These interests converged with a photo-opportunity by the Chinese-appointed Panchen Lama Gyaltsen Norbu (referred to by Chinese media in English as Gyalcain Norbu) at the enormous Zam (Chinese: Zangmu) Hydropower Project in Lhokha (Chinese: Shannan), the largest hydropower station in the Tibet Autonomous Region (TAR), during his visit there in August.[1]

Water surges from the Zam dam on the Yarlung Tsangpo river in this image from the state media. The last remaining generator of the dam became operational in 2015, intensifying fears downstream in India given the high risk to damming upstream in one of the most seismically active areas on earth.

The last remaining generator of the Zam dam on the Yarlung Tsangpo, the highest river in the world (which flows into India as the Brahmaputra), became operational in 2015. Despite official Chinese assurances that this dam and others would not affect the downstream area of the Yarlung Tsangpo, it has deepened tensions between China and India over capturing the hydroelectric potential of the Yarlung Tsangpo river basin.

As a storehouse of freshwater and the source of the earth’s eight largest river systems, Tibet is a critical resource to the world’s 10 most densely populated nations surrounding the plateau. A major goal of China’s Five-Year Plan of 2016 to 2020 is to intensify the buildup of dams like the Zam on all of Tibet’s major rivers, with cascading dams on the wild mountain rivers and others stemming China’s last free-flowing international rivers such as the Yarlung Tsangpo, involving powerful state-owned Chinese consortiums.[2]

Zam is only the first of the planned six hydro dams capturing the water power of the Yarlung Tsangpo.

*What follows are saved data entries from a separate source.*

Background: an optimization exercise with open tools, aiming at a short achievable clock period. Do not read the settings as production practice. RTL that was checked went through simulation tests only; none was proved equivalent to the original. No activity file was given, so power comes from the tool's default toggle rates.

Design fsv, start of the top module:
module fsv (
    input  wire         clk,
    input  wire         rst,         
    input  wire         op_valid,
    input  wire [11:0]  op_word,
    output reg  [7:0]   acc,
    output wire [151:0] fb,
    output reg  [4:0]   len,
    output reg          ovf,
    output reg          valid,
    output reg  [7:0]   cmd,
    output reg  [7:0]   tid0,
    output reg  [7:0]   tid1,
    output reg  [15:0]  pm25,
    output reg  [15:0]  pm10,
    output reg  [7:0]   fwy,
    output reg  [7:0]   fwm,
    output reg  [7:0]   fwd,
    output reg  [7:0]   rid0,
    output reg  [7:0]   rid1,
    output reg          pmw,
    output reg          fww,
    output reg          idw,
    output reg  [2:0]   err,
    output reg          fatal
);
    localparam [7:0] HEADER    = 8'hAA;
    localparam [7:0] TAIL      = 8'hAB;
    localparam [7:0] TYPE_CMD  = 8'hB4;
    localparam [7:0] TYPE_ACK  = 8'hC5;
    localparam [7:0] TYPE_DATA = 8'hC0;
    localparam [2:0] E_OK        = 3'd0;
    localparam [2:0] E_INVPARAM  = 3'd1;
    localparam [2:0] E_MALFORMED = 3'd3;
    localparam [2:0] E_ILLEGAL   = 3'd4;
    localparam [2:0] E_OVERFLOW  = 3'd5;
    localparam [2:0] E_RESCMD    = 3'd6;
    function [7:0] sel8;
        input       s;
        input [7:0] a;
        input [7:0] b;
        sel8 = ({8{s}} & a) | ({8{~s}} & b);
    endfunction
    function legal_cmd;
        input [7:0] c;
        legal_cmd = (c == 8'h02) || (c == 8'h04) || (c == 8'h05) ||
                    (c == 8'h06) || (c == 8'h07) || (c == 8'h08);
    endfunction
    reg  [151:0] fb_q;
    wire [7:0]   fbuf [0:18];
    genvar gi;
    generate
        for (gi = 0; gi < 19; gi = gi + 1) begin : g_fb_bytes
            assign fbuf[gi] = fb_q[8*gi +: 8];
        end
    endgenerate
    assign fb = fb_q;
  ...
Size in the first run: ~1,900 cells after synthesis, about 380 flip-flops, about 290 I/O pins, about 16,000 sq um of cells after synthesis.
clock: 7.0 ns
lec_check: 0
abc_clock_period_in_ps: 2000
cap_margin: 20
core_margin: 2
core_utilization: 40
place_density: 0.6
setup_slack_margin: 4.3
slew_margin: 20
run.sh (not shown) runs the stock make flow with config.mk's settings and CLKGATE_MAP_FILE= SYNTH_SCRIPT=/design/flow/synth_recipe.tcl, a recipe that flattens the netlist after the stock synthesis.
Edit:
Settings changed: SETUP_SLACK_MARGIN 4.3 to 5.0.
Outcome: The new run produced a clean layout. Final area goes up by about 20%. First-iteration DRC count goes up by about 16%. Die area does not change. Final cell count goes up by 9.2%.
This design comes from an exercise in tuning for small area, a short achievable clock period and few clock cycles per item on the open sky130 flow, not from production work.
At most, simulation tests tie the RTL to the original design; equivalence was not proved.
Function not checked in runs 2 and 4: the RTL went through the layout flow alone.
No activity file was given, so power comes from the tool's default toggle rates.

===== flow/config.mk =====
export PLATFORM = sky130hd
export DESIGN_NAME = map_unit
export DESIGN_NICKNAME = map_unit
export VERILOG_FILES = /design/flow/design.v
export SDC_FILE = /design/flow/constraint.sdc
export NUM_CORES = 4
export LEC_CHECK = 0
export CAP_MARGIN = 20
export CORE_MARGIN = 2
export CORE_UTILIZATION = 40
export CTS_CLUSTER_DIAMETER = 100
export CTS_CLUSTER_SIZE = 40
export SLEW_MARGIN = 20

===== flow/constraint.sdc =====
create_clock -name core_clock -period 10.0 [get_ports {clk}]
set_input_delay 2.0000 -clock core_clock [delete_from_list [all_inputs] [get_ports {clk}]]
set_output_delay 2.0000 -clock core_clock [all_outputs]
set_load 0.01 [all_outputs]
What follows belongs to an exercise in optimizing a design on an open flow for small area; a production flow would make more cautious choices. RTL that was checked went through simulation tests only; none was proved equivalent to the original. The RTL of run 1 was laid out without a check of its function. Power and IR drop assume default switching activity.

### flow/run.sh
#!/bin/bash
# The standard layout, with the port buffers made from the smallest buffer
# (sky130_fd_sc_hd__buf_1) instead of the delay buffer buffer_ports picks.
set -euo pipefail
export BUFFER_PORTS_ARGS="-buffer_cell sky130_fd_sc_hd__buf_1"
bash standard.sh > standard.log 2>&1
### standard.sh
#!/bin/bash
# synth_recipe.tcl (not shown) runs the flow's synth.tcl, then flattens the netlist and writes it again
# the make line also repeats each setting of config.mk as NAME=value (left out here)
make -C /OpenROAD-flow-scripts/flow DESIGN_CONFIG=/design/flow/config.mk WORK_HOME=/design/flow/orfs CLKGATE_MAP_FILE= SYNTH_SCRIPT=/design/flow/synth_recipe.tcl "${@:-finish}"
### config.mk
export PLATFORM = sky130hd
export DESIGN_NAME = qdec
export DESIGN_NICKNAME = qdec
export VERILOG_FILES = /design/flow/design.v
export SDC_FILE = /design/flow/constraint.sdc
export NUM_CORES = 4
export LEC_CHECK = 0
export CAP_MARGIN = 20
export CORE_MARGIN = 2
export CORE_UTILIZATION = 40
export CTS_BUF_LIST = sky130_fd_sc_hd__clkbuf_8
export PLACE_DENSITY = 0.6
export SLEW_MARGIN = 20
### constraint.sdc
create_clock -name core_clock -period 10.0 [get_ports {clk}]
set_input_delay 2.0000 -clock core_clock [delete_from_list [all_inputs] [get_ports {clk}]]
set_output_delay 2.0000 -clock core_clock [all_outputs]
set_load 0.01 [all_outputs]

Damming upstream in Tibet carries great risks, particularly as the plateau is one of the most seismically active areas of the world—but the risks are being ignored by the Chinese government.[3] Dam designers are still surveying the TAR for locations where there is an upland lake and a river below that can be paired in a daily 24-hour pumped hydro cycle.

Environmental specialist Gabriel Lafitte has noted on his blog, rukor.org, that engineers have found several such locations recently, especially in Nyingtri (Chinese: Linzhi), a heavily-militarized region that borders Arunachal Pradesh in India, and where the pace of urbanization and infrastructure construction is rapid.[4]

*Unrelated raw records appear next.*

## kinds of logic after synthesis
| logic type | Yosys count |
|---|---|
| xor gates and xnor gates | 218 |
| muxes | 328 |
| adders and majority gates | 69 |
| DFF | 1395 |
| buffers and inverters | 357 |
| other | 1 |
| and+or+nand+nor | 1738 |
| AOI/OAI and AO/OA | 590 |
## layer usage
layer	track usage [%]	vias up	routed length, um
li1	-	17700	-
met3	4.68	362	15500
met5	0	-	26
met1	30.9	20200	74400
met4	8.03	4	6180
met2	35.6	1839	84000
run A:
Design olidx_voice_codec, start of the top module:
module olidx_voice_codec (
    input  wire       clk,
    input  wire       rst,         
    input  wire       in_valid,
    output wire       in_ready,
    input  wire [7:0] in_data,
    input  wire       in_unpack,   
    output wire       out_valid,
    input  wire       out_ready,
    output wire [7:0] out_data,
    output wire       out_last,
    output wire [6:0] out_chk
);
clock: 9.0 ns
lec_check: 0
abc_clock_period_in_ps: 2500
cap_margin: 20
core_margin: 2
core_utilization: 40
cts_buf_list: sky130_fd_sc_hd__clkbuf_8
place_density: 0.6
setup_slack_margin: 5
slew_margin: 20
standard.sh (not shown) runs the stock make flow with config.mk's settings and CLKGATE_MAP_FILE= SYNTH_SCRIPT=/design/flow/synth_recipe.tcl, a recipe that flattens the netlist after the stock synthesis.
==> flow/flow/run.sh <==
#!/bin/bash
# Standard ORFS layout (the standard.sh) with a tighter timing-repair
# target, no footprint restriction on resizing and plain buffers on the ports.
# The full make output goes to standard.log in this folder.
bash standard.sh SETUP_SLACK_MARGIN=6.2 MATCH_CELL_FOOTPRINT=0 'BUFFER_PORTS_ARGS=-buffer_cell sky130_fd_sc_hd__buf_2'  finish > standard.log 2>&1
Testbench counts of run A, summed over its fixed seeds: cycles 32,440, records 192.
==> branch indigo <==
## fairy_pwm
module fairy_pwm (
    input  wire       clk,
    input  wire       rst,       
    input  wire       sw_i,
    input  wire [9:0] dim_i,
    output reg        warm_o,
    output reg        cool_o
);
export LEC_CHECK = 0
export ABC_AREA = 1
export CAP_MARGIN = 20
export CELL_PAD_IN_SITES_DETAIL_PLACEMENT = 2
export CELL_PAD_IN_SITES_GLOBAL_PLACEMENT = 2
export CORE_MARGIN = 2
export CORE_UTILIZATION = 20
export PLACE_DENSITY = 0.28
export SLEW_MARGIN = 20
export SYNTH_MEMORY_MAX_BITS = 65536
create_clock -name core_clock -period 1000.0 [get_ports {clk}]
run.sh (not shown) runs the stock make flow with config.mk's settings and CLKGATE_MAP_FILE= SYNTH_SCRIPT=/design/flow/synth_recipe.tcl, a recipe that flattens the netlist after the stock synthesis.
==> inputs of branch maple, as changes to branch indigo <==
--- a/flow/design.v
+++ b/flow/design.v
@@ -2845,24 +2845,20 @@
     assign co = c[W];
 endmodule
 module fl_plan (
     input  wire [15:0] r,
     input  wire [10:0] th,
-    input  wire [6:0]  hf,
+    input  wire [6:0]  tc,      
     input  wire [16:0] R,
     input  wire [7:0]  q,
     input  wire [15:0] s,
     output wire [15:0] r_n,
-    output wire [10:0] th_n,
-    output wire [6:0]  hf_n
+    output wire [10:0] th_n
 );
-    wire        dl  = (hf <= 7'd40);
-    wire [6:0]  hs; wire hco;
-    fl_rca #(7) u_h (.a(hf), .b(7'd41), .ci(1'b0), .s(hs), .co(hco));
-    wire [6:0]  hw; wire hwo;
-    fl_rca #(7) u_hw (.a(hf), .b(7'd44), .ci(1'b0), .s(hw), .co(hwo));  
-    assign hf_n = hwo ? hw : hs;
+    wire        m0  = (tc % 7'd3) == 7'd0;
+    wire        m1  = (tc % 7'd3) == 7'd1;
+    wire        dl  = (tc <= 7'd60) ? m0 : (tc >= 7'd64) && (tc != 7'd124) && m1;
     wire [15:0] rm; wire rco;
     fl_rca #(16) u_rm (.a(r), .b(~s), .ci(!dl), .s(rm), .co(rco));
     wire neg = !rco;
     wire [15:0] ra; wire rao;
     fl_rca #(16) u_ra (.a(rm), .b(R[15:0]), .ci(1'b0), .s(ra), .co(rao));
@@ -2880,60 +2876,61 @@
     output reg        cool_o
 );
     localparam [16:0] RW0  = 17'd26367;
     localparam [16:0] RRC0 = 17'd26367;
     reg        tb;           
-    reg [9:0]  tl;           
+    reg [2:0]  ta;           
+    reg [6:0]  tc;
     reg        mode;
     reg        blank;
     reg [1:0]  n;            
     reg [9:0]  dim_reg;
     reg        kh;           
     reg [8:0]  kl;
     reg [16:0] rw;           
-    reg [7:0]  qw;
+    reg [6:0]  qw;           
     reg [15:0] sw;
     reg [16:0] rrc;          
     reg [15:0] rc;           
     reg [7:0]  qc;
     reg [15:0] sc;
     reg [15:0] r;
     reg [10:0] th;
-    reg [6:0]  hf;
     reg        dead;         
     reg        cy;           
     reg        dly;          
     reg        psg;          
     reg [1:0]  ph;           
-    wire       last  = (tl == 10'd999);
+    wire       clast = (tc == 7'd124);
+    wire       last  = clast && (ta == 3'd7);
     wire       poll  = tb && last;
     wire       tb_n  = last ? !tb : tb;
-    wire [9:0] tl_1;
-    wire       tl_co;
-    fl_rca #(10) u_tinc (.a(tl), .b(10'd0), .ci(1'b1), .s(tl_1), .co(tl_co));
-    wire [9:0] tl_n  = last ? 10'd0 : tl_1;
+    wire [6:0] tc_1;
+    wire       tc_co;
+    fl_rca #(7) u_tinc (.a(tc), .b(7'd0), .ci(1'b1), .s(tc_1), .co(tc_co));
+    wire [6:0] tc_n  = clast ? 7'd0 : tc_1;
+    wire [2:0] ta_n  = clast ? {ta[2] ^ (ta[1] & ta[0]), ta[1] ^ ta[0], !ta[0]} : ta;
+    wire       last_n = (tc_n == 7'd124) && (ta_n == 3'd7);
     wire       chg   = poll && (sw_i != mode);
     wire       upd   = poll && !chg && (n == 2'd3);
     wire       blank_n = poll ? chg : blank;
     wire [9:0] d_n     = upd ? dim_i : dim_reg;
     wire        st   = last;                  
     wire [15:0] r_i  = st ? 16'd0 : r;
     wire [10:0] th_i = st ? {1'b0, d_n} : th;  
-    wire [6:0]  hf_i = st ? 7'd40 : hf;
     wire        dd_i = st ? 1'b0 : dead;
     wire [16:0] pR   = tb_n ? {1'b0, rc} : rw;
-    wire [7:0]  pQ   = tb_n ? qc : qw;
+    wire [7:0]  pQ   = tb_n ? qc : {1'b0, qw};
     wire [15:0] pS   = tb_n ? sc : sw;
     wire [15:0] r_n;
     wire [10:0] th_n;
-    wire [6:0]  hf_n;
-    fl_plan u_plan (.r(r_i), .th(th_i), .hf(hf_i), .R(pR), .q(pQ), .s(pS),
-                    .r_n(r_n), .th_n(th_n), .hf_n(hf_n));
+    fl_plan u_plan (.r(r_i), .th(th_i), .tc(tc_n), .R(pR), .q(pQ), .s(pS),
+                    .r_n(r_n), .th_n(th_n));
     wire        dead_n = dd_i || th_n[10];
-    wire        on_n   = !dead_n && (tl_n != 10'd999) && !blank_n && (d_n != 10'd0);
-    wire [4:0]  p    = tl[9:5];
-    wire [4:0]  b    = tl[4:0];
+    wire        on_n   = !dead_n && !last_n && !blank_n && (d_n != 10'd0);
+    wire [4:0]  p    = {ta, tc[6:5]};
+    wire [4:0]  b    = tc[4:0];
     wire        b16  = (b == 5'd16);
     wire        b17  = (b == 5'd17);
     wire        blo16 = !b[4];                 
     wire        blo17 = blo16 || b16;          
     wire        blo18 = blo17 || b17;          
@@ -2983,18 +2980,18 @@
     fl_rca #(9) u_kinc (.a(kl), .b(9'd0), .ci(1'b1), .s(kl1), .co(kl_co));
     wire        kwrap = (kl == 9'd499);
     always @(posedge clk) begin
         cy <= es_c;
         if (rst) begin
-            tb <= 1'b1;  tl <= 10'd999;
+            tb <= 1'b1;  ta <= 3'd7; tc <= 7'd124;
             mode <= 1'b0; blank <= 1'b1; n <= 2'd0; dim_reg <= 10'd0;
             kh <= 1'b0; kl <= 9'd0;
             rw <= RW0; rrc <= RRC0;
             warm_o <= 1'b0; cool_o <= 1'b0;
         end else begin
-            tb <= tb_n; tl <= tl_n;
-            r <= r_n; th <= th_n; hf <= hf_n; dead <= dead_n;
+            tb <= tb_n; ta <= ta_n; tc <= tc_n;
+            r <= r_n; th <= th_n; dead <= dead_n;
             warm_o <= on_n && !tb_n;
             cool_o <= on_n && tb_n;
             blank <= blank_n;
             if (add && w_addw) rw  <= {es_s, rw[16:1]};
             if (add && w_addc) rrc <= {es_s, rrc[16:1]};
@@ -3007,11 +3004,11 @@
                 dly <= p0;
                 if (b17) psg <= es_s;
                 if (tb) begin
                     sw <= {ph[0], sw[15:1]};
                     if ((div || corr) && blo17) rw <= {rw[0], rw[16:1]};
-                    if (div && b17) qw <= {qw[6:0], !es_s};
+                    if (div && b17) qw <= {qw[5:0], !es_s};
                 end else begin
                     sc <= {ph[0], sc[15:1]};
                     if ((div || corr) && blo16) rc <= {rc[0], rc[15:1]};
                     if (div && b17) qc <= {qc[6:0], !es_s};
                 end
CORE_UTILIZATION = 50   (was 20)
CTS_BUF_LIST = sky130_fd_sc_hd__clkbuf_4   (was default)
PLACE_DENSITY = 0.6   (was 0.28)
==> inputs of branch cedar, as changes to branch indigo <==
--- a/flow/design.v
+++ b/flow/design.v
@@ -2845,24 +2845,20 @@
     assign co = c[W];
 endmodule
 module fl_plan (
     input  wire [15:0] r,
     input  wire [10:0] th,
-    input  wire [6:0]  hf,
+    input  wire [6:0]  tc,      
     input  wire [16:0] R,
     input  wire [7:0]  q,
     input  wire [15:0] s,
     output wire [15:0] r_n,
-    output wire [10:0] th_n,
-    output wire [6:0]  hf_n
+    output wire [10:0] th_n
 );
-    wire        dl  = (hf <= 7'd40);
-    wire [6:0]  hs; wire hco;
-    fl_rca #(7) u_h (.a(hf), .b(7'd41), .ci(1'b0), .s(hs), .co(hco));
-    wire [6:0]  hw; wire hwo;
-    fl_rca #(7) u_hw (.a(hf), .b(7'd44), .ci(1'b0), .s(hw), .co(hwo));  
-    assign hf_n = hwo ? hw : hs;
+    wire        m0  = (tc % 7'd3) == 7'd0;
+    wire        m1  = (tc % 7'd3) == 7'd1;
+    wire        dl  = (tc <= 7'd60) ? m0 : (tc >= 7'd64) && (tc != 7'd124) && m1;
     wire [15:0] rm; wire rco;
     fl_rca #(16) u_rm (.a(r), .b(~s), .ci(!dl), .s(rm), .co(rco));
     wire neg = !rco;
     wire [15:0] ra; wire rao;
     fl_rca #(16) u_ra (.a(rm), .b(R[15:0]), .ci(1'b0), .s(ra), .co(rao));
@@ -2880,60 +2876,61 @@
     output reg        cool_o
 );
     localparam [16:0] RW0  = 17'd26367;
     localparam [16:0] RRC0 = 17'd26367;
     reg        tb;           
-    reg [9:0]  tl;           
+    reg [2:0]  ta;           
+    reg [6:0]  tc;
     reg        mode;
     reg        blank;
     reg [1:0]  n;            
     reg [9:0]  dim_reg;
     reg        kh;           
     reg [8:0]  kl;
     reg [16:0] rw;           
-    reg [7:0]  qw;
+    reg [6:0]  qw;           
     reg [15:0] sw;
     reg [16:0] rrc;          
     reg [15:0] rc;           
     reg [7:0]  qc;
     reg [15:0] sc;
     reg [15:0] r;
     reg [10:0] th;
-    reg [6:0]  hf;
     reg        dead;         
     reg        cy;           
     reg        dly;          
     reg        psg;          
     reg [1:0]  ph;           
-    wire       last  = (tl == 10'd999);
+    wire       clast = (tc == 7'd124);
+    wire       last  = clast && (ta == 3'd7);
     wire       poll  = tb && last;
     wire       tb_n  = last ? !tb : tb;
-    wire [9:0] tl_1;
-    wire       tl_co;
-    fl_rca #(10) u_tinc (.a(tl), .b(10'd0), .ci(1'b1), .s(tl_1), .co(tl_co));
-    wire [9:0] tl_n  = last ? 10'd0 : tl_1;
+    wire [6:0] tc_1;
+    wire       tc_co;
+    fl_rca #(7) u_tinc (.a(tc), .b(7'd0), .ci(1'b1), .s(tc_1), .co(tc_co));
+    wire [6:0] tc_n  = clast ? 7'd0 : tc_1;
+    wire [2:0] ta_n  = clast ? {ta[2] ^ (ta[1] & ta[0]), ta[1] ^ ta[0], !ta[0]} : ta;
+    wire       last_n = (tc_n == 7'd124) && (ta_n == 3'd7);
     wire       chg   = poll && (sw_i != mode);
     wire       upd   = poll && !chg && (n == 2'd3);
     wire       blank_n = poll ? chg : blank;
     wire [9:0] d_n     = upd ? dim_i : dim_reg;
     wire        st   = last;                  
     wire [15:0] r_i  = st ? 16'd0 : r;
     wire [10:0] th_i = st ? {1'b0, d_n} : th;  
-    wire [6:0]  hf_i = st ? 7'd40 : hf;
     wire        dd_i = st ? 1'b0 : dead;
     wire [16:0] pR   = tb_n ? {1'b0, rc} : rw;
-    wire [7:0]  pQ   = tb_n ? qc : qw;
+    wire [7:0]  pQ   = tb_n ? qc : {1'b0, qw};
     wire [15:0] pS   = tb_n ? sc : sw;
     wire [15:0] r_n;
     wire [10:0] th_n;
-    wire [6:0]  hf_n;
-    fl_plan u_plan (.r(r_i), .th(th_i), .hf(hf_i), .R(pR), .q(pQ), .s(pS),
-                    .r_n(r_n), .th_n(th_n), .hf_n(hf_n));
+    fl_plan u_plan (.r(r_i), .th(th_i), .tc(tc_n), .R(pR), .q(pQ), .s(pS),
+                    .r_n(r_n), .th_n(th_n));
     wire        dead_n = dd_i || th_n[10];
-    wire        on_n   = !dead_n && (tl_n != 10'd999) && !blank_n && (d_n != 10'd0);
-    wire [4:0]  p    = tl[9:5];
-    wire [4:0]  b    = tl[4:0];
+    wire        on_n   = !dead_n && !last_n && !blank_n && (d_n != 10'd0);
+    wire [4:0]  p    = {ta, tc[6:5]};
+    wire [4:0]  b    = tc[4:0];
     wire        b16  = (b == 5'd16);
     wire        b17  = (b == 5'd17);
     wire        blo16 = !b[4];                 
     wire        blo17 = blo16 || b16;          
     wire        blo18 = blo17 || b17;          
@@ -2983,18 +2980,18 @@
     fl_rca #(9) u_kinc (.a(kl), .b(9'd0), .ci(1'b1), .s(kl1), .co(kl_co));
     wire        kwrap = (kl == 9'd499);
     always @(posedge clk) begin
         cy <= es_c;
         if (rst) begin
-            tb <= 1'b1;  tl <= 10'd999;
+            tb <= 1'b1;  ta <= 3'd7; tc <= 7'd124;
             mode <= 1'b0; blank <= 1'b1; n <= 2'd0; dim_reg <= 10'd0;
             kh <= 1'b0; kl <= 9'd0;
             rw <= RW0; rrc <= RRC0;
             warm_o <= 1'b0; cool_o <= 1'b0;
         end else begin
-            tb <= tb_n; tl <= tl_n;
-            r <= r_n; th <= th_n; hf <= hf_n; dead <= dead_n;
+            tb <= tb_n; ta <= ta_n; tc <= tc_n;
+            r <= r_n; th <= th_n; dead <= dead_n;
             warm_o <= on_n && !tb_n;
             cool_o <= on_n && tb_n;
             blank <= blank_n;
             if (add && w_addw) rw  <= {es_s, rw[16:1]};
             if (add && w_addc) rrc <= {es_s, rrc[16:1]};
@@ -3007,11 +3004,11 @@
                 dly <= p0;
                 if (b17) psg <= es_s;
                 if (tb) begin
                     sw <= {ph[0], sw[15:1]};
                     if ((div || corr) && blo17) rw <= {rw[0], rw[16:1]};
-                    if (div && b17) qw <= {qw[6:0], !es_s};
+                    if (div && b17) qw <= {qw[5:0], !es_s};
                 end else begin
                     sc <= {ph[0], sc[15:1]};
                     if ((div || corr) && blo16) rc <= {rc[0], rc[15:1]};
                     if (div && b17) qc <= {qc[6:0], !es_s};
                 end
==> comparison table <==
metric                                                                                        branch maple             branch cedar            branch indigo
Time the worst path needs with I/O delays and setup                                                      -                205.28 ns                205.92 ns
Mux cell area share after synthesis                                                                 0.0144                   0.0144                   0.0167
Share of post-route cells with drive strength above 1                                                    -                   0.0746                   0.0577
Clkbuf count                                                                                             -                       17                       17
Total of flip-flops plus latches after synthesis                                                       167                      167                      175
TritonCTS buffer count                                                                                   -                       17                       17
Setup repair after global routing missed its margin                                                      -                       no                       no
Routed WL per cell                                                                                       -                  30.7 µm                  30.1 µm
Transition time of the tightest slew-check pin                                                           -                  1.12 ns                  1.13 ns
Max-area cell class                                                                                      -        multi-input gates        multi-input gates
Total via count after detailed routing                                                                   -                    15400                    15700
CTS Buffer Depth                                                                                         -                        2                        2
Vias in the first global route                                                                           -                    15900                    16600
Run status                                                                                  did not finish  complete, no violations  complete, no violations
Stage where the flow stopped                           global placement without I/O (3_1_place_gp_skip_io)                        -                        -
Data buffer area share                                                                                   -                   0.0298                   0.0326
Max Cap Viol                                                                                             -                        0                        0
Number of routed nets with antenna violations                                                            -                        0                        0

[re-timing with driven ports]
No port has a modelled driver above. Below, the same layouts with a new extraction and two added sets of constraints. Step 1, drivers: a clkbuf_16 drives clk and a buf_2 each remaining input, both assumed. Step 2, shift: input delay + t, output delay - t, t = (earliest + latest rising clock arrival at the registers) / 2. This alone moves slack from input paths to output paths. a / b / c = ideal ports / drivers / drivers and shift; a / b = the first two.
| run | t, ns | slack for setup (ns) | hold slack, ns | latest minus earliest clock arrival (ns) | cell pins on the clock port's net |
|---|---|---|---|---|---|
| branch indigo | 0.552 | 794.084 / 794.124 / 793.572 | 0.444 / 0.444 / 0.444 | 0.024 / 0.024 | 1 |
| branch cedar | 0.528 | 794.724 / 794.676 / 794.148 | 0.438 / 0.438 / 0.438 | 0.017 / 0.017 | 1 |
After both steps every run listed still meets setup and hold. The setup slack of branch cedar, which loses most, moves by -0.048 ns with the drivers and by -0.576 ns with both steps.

Scientific research shows that dams of a particular size may be a direct cause of earthquakes via a process known as reservoir-induced seismicity, meaning that the weight of water behind a dam, coupled with the seeping of water into fissures in rocks below, can produce stress strong enough to worsen, or trigger, an earthquake.

The most shocking example of this was the 7.9 magnitude Sichuan earthquake in May 2008, which had its epicenter in a Tibetan area and killed more than 87,000 people. Scientists and geologists believe that pressure from the 511-foot high Zipingpu Dam, just 550 yards from the Longmenshan fault line and three miles from the epicenter[5] may have helped trigger this devastating quake. Fan Xiao, the chief engineer of the Sichuan Geology and Mineral Bureau in Chengdu, was cited as saying that it was “very likely” that the construction and filling of the reservoir in 2004 had led to the disaster. “There have been many cases in which a water reservoir has triggered an earthquake,” said Mr Fan. “This earthquake was very unusual for this area.”[6]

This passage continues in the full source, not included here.